🔥Azure DevOps & Terraform: Breaking Up The Monolith — Strategy
Hey all!
Azure DevOps is a CI/CD automation platform from Microsoft ($MSFT). It supports repositories and running all sorts of code and automated code against the code (among many, many other functions). This includes Terraform, a tool that converts scripted, declarative configurations to real resources in cloud (and other) providers via API calls.
Terraform has been an excellent tool for us so far, and is starting to be adopted by other teams, for other purposes, to manage more accounts and resources. Which means the model we selected — to have a single terraform file (with a single .tfstate file) that calls all resources and configurations for all resources in an environment, is quickly getting strained.
Here’s an example — say you have this above environment, with a single file. You have a dozen developers working in parallel building projects and adding them to the single monolithic file. Changes might get through the PR process without being properly vetted. Devs might push changes to the terraform repo and not deploy changes yet — maybe the changes aren’t ready yet, maybe they shouldn’t be deployed yet for some dependency reason. And now it’s time that you want to push a tiny little change — maybe to change the size of an instance. You push your PR, run a terraform plan, and it wants to change 22 resources in 3 different time-zones. Would you push the approval through? If you’re an experienced engineer, heck no you wouldn’t. You could break any number of things.

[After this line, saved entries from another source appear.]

==> src/rtl/adder_pkg.sv <==
// Shared definitions for the digit-serial adder: FSM encoding and the
// derived digit-count / counter-width helpers used at elaboration time.
package adder_pkg;

  typedef enum logic {
    IDLE = 1'b0,
    RUN  = 1'b1
  } state_t;

  // Number of digits needed to cover a full operand.
  function automatic int ndig(input int width, input int digit);
    return width / digit;
  endfunction

  // Digit counter width; never zero so NDIG=1 still gets a legal vector.
  function automatic int cnt_width(input int width, input int digit);
    int n;
    n = width / digit;
    return (n > 1) ? $clog2(n) : 1;
  endfunction

endpackage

So that’s a scary situation, and probably an eventuality for most companies that start using terraform and don’t plan an extensible way to manage these files But that’s okay — for better or worse, the best driver of innovation is impending failure.
What Options Do We Have?
So how can we fix this problem? I have a few different strategies I want to discuss.
Option A: A few more TF files
We could of course break the single monolithic TF and .tfstate file into a few TF files. For instance, put all servers into a single file, and all databases into another. This has the benefit of minimizing changes to process, and putting off the eventual time where many changes are queued up for TF apply-ing.
This has the benefit also of being easily supported by Azure DevOps — you can point the native Terraform plan/apply steps at the several different files, even have them in different concurrent stages of the Terraform release. They can all run automatically, and boom, you’re in business.
The big con here is that the problem is only delayed. You have expanded the ability for your processes to scale, but you’re still queueing up changes within a single file. And you’re going to need to do this again and again in the future.
What would be more ideal is a solution to the problem, rather than a bandaid. So what else can we do?
Option B: Many project TF files, Terragrunt recursion
A problem with Azure DevOps and Terraform in general is that each Terraform step must be pointed at a single directory, and Terraform doesn’t support recursion. Which means if you have half a dozen TF files that need to be run, your TF release pipeline is going to be relatively complex. But if you have hundreds? It’d be untenable. Not to mention that ever time a project is added your release project would need to be updated.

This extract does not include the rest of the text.